TASK DESCRIPTION:
Lines below starting with the line with "2_1_floorplan: 0.441 / - / 798 / 741 / 0.274" and going on through the line with "Note: power is" must be output exactly; the rest of the records must be left out.

Start of PROVIDED DATA

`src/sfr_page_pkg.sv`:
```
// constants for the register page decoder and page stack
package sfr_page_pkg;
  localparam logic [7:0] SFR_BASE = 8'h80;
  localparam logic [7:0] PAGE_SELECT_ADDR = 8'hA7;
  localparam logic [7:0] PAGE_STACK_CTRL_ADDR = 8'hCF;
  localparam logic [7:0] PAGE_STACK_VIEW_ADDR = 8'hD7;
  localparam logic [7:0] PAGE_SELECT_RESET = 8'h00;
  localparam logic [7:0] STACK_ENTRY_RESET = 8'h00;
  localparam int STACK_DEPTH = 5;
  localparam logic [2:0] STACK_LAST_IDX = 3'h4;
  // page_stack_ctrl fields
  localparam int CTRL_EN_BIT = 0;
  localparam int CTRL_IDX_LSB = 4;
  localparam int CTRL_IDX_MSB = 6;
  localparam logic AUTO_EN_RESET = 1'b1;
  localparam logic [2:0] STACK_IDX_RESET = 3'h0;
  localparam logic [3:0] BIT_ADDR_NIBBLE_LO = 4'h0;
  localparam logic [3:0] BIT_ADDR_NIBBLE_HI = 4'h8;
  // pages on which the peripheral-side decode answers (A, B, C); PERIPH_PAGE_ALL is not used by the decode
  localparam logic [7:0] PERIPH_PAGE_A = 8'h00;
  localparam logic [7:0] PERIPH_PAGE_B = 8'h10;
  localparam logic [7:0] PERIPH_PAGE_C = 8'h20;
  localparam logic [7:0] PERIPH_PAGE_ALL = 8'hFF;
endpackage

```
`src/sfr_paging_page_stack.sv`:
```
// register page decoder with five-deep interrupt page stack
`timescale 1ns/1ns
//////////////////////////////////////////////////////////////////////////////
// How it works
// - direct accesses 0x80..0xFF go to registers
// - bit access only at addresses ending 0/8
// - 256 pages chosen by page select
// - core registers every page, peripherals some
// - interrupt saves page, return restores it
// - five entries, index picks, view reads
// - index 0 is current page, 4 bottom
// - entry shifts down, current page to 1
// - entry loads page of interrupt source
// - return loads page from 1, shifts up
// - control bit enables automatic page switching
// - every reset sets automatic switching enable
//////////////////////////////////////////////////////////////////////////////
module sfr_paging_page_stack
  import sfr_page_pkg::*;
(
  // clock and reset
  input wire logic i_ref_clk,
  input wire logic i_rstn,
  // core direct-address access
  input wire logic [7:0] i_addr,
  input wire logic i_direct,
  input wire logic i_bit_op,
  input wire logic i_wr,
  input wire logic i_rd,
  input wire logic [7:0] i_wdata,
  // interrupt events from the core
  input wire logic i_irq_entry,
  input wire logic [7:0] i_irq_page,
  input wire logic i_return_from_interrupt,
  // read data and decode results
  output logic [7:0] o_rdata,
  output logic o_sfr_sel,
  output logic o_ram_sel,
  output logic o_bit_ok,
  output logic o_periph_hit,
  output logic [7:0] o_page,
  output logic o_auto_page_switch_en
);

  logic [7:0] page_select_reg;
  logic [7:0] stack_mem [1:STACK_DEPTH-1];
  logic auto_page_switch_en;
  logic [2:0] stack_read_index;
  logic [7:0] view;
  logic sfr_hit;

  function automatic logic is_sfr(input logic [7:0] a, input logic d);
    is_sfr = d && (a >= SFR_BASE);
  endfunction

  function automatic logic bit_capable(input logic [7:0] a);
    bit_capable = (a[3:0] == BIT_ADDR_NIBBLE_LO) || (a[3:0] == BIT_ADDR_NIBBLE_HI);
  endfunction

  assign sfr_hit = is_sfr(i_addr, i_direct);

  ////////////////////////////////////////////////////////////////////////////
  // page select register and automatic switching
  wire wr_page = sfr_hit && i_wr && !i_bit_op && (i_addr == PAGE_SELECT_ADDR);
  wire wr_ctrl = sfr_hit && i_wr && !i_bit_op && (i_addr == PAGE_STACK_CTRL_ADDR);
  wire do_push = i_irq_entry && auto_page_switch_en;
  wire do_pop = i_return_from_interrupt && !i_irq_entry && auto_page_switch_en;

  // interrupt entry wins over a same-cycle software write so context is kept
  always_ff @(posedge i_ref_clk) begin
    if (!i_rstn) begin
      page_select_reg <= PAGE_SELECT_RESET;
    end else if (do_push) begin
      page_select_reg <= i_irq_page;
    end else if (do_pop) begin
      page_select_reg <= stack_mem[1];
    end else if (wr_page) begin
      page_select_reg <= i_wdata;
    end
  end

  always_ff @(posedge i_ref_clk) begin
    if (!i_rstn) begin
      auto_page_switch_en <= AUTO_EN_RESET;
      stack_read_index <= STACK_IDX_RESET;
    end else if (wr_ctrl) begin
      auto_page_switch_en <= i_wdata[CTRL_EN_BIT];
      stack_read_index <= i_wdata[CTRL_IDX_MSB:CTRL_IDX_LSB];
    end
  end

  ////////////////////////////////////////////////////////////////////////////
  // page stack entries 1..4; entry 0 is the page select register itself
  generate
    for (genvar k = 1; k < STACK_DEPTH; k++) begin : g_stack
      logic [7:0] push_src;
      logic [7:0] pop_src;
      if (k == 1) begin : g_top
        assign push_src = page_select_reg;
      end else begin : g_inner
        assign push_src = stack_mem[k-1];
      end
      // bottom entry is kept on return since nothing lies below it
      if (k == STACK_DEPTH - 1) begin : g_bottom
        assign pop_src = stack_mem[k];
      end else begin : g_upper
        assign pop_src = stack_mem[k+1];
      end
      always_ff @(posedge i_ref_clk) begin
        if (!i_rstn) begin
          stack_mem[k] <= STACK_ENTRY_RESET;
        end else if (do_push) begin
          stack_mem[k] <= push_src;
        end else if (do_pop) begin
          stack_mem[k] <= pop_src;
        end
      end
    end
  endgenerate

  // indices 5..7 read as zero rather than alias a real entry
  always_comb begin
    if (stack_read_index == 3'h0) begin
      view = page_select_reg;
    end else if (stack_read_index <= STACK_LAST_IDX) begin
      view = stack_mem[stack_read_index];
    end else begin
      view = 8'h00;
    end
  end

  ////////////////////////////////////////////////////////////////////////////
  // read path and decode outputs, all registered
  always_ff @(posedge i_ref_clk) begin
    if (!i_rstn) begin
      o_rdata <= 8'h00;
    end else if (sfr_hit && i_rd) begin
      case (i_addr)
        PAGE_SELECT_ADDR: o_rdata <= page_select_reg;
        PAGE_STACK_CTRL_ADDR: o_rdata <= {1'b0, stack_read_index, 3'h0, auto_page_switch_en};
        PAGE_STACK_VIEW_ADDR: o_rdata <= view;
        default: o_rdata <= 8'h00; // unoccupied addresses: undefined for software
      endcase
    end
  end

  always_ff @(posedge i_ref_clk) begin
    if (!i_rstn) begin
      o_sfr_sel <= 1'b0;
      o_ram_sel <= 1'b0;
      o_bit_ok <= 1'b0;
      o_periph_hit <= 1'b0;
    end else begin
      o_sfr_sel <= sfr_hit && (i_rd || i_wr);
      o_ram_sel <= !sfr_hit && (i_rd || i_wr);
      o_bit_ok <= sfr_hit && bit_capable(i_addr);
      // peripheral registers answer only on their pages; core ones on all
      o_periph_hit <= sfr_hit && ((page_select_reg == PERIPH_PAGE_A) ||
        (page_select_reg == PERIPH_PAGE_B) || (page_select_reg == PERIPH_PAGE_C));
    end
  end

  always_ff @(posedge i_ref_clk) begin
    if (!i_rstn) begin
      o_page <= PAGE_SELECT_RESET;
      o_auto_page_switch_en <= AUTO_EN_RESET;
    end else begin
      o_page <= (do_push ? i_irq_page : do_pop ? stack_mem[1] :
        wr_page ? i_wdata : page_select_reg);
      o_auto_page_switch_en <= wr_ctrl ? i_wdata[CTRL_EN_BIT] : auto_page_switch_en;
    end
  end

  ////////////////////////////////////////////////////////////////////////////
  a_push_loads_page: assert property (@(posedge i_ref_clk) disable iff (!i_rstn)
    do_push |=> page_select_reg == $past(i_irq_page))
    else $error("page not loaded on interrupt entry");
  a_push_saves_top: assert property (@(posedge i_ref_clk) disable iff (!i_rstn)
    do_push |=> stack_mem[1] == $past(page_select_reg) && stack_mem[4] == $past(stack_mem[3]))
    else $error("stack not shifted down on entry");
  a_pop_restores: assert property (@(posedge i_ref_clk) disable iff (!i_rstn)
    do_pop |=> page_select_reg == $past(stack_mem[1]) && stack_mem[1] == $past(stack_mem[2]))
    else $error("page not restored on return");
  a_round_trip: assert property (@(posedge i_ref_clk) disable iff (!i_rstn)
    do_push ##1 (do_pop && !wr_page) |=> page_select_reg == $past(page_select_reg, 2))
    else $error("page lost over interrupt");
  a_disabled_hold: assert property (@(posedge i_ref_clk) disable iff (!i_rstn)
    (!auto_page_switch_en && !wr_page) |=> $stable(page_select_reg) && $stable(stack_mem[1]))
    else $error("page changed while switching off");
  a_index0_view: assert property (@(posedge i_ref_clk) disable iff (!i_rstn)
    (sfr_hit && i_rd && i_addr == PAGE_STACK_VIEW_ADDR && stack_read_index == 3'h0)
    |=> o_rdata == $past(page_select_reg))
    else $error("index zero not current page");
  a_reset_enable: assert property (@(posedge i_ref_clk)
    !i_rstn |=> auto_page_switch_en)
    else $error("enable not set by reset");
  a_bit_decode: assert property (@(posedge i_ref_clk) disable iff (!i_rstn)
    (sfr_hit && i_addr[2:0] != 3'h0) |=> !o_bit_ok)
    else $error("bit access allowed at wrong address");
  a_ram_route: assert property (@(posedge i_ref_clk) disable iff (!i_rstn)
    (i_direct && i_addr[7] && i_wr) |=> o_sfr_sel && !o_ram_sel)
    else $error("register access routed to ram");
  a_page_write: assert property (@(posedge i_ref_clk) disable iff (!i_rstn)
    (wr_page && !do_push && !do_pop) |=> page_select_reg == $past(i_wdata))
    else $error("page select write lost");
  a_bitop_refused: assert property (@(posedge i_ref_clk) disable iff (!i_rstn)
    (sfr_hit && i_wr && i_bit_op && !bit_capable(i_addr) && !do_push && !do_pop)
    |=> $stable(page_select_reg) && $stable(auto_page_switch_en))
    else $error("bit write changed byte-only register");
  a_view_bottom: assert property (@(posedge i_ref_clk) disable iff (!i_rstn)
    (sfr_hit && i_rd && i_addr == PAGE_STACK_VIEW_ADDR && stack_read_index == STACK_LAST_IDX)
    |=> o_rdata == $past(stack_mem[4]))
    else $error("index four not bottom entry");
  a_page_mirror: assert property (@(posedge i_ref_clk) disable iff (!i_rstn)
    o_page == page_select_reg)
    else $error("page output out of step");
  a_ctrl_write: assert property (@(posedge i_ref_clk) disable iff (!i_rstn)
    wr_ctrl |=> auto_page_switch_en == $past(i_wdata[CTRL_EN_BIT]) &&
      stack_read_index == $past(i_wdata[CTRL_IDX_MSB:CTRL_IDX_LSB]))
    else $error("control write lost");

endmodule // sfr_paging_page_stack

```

End of PROVIDED DATA
Start of PROVIDED DATA

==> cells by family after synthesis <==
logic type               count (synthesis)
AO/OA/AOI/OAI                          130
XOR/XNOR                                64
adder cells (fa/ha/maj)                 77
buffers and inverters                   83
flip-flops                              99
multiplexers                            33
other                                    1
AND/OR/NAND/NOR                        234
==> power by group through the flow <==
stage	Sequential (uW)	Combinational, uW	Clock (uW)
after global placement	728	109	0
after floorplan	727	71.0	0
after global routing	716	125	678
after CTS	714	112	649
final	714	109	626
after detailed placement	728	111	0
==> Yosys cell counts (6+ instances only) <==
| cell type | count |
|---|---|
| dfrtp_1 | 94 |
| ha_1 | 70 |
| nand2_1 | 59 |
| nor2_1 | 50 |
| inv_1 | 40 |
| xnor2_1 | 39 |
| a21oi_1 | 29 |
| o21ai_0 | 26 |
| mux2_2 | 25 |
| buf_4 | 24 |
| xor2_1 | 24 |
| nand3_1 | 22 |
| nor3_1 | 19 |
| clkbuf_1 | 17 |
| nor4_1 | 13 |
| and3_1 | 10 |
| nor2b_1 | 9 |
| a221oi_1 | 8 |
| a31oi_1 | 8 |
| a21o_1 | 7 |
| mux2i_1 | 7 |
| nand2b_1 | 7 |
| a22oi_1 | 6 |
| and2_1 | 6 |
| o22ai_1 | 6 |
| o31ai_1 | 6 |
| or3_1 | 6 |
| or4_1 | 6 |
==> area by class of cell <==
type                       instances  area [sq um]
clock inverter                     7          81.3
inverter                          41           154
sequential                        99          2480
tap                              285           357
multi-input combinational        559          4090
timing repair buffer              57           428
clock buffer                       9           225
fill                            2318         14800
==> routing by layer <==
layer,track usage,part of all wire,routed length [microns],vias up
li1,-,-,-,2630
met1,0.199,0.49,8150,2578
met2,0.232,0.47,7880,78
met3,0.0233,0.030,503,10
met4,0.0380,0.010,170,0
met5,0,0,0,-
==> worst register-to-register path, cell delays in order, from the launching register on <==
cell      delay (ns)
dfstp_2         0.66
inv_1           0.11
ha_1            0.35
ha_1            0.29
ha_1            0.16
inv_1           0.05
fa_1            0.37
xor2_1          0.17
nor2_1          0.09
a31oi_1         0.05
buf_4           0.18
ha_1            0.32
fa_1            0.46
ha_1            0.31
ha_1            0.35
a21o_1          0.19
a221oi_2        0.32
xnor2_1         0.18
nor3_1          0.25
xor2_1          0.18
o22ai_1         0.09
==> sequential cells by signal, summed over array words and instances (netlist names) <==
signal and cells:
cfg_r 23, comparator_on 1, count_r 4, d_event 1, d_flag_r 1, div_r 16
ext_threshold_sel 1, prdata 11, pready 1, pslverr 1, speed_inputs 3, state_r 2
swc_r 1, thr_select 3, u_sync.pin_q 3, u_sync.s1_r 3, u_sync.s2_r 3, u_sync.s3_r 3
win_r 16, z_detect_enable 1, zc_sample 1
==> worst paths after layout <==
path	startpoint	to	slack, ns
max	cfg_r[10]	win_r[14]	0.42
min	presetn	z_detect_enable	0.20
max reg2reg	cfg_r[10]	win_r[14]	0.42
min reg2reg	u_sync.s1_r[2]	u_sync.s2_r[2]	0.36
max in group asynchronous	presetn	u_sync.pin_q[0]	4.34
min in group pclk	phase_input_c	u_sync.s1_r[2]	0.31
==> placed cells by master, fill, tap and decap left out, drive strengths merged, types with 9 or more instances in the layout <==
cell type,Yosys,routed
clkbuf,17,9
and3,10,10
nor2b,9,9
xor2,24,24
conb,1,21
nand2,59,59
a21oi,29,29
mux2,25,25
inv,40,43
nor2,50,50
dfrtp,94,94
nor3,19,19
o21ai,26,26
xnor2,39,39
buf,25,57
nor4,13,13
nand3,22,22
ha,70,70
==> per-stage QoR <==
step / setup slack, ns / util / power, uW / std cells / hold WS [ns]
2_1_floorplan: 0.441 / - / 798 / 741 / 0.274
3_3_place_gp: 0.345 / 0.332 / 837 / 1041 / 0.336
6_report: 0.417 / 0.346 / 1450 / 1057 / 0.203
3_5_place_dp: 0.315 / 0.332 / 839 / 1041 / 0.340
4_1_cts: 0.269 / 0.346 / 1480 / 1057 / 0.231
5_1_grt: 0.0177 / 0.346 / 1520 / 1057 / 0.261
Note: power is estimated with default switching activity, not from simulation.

End of PROVIDED DATA
Start of PROVIDED DATA

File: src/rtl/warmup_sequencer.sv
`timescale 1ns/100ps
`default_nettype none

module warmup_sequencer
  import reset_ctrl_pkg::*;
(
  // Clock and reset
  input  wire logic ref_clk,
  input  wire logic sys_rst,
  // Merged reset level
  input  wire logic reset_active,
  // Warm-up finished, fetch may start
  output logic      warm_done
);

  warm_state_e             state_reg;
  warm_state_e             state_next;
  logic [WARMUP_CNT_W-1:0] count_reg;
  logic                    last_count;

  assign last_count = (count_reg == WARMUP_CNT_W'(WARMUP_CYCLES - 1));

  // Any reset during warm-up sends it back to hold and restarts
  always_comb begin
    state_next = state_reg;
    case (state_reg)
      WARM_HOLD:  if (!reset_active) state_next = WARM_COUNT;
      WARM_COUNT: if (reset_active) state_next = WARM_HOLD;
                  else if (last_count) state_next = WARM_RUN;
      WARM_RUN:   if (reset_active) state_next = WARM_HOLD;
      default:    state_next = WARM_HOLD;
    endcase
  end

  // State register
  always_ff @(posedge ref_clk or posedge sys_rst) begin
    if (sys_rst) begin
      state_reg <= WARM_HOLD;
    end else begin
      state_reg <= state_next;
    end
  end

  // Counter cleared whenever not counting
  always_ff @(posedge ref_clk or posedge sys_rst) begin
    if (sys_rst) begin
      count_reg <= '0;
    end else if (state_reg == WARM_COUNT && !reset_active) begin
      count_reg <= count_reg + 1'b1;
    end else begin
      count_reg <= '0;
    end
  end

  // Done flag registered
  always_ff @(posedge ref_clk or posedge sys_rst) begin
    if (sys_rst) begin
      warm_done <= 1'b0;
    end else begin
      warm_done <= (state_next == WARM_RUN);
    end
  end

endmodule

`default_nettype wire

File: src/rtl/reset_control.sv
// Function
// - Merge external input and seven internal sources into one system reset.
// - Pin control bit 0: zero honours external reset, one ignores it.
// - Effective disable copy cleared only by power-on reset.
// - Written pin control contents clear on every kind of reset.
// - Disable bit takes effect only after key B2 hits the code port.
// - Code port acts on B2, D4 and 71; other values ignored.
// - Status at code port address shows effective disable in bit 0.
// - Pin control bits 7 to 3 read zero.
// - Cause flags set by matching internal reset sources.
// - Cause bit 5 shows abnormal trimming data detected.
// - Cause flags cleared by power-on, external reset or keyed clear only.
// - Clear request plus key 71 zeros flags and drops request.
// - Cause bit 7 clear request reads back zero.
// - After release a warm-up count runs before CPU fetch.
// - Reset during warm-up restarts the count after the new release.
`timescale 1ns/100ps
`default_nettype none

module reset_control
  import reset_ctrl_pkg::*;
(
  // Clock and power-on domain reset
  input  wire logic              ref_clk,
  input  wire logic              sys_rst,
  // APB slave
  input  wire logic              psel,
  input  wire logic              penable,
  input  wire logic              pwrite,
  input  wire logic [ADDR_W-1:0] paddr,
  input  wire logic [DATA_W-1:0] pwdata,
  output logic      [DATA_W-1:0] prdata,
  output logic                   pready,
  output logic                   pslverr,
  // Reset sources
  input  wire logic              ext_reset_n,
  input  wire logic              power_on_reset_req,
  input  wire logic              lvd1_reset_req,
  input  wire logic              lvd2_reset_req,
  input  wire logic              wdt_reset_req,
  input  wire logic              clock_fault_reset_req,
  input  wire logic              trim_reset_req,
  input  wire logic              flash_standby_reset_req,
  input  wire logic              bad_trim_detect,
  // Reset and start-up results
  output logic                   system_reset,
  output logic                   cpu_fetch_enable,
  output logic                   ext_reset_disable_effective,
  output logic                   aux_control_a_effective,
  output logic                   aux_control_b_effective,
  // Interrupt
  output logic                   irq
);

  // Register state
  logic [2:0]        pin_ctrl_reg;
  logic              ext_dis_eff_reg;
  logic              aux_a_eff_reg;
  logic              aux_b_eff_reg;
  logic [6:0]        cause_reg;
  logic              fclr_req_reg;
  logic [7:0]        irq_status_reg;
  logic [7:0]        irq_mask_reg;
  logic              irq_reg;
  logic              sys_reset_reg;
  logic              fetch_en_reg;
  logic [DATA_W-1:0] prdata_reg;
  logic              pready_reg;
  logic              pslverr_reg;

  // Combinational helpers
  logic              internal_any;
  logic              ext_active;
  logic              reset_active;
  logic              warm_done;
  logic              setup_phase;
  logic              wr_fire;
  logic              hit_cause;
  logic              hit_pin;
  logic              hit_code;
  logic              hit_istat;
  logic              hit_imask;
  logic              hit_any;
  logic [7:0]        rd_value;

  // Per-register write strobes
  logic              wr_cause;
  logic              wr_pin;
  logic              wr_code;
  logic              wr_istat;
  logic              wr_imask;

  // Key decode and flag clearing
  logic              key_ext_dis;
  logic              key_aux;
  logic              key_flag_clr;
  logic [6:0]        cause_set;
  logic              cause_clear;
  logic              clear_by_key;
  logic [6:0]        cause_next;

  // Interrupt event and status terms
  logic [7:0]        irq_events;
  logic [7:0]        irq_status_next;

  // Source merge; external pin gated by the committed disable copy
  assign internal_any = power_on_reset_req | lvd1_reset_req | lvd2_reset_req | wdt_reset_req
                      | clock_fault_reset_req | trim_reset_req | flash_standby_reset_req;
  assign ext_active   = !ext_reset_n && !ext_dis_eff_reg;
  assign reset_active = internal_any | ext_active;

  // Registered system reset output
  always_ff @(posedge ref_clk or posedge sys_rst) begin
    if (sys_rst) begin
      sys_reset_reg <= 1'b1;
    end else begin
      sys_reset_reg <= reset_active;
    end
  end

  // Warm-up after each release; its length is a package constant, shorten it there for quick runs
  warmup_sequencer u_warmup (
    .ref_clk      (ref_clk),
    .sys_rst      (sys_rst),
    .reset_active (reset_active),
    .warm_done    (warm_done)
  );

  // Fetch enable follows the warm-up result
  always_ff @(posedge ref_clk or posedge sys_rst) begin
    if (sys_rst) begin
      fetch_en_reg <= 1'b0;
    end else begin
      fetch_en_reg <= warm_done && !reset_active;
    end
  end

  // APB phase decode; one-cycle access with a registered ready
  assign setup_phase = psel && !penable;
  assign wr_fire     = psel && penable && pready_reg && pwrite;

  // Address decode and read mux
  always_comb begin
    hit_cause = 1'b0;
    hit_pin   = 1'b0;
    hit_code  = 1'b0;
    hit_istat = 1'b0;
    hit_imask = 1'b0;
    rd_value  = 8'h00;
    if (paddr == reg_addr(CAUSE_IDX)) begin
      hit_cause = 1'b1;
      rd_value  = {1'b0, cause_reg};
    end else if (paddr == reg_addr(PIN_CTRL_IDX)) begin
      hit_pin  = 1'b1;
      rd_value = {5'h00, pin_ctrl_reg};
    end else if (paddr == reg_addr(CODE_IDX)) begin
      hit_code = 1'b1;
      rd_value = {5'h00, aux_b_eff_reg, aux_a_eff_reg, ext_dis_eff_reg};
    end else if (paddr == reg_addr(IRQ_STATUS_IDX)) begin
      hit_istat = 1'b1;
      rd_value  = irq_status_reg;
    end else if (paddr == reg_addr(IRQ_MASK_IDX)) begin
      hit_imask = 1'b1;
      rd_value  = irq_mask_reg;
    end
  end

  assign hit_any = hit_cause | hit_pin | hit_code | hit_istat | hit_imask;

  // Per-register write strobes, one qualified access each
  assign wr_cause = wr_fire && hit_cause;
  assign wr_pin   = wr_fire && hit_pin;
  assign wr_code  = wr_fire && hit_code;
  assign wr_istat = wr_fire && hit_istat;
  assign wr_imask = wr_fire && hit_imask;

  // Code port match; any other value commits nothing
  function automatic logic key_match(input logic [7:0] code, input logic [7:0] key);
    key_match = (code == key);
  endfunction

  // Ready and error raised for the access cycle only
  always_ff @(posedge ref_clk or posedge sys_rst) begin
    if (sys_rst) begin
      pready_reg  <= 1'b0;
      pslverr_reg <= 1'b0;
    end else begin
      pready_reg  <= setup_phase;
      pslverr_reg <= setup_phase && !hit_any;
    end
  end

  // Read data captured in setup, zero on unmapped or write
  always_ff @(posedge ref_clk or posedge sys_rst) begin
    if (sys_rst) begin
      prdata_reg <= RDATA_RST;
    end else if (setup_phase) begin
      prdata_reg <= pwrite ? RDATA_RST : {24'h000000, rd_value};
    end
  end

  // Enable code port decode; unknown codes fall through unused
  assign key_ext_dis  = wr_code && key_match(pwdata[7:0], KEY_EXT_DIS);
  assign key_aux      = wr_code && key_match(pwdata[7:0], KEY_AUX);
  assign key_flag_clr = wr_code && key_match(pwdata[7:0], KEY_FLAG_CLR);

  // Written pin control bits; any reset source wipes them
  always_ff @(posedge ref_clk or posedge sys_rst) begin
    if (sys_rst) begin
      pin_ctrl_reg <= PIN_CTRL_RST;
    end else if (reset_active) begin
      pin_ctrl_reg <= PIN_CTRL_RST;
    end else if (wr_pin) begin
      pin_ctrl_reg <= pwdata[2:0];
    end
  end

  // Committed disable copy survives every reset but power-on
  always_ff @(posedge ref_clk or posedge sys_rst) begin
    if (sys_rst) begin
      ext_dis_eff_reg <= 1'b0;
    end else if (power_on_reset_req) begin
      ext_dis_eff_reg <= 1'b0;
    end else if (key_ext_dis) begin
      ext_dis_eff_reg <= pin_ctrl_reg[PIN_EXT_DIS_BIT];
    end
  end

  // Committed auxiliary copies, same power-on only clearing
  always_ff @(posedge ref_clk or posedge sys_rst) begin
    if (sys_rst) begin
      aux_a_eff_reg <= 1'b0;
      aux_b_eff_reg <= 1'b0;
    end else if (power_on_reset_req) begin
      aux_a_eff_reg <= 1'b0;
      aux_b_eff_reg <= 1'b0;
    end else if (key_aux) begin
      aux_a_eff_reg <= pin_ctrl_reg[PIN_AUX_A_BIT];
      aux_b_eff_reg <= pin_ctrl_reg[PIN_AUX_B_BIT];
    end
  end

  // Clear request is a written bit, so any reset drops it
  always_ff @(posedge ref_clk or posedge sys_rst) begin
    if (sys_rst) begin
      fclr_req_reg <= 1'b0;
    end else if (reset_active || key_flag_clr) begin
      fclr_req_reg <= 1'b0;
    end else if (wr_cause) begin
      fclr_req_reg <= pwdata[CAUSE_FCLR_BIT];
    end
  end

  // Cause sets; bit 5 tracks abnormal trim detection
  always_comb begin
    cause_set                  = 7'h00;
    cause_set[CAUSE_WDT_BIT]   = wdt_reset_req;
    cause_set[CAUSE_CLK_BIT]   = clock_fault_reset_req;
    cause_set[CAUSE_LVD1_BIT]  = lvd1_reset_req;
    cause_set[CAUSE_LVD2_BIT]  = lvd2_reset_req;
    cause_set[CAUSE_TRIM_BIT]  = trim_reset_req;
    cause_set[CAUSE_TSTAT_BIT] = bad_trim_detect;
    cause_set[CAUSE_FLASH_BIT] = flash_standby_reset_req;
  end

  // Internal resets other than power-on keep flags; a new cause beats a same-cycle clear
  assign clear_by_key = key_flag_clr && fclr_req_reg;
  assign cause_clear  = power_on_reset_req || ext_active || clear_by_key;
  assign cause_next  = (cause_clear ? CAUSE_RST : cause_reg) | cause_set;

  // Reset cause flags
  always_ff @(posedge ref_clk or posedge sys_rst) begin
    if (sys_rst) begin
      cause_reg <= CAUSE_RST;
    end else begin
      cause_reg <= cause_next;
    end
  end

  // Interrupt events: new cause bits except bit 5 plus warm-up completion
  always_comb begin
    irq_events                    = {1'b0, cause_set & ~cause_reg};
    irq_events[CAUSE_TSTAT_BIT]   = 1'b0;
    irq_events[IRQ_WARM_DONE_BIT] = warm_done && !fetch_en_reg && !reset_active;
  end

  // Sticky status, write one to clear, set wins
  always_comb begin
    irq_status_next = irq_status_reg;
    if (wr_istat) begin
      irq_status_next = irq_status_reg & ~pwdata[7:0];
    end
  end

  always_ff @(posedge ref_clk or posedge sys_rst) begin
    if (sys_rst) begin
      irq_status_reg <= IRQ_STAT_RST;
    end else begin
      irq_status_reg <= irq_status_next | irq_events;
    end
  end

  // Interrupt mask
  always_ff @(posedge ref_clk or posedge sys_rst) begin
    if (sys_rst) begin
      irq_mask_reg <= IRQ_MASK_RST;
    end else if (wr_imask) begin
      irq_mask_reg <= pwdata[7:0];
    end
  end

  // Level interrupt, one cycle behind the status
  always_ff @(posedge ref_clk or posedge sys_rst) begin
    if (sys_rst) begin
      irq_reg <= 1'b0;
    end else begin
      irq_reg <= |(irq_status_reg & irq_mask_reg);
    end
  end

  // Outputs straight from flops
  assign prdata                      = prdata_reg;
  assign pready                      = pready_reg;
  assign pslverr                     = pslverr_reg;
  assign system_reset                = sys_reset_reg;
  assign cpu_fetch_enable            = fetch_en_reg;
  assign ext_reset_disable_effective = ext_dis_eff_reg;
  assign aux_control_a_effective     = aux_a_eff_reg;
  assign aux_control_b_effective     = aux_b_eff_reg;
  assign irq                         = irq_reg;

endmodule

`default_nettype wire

End of PROVIDED DATA

RESULT:
2_1_floorplan: 0.441 / - / 798 / 741 / 0.274
3_3_place_gp: 0.345 / 0.332 / 837 / 1041 / 0.336
6_report: 0.417 / 0.346 / 1450 / 1057 / 0.203
3_5_place_dp: 0.315 / 0.332 / 839 / 1041 / 0.340
4_1_cts: 0.269 / 0.346 / 1480 / 1057 / 0.231
5_1_grt: 0.0177 / 0.346 / 1520 / 1057 / 0.261
Note: power is estimated with default switching activity, not from simulation.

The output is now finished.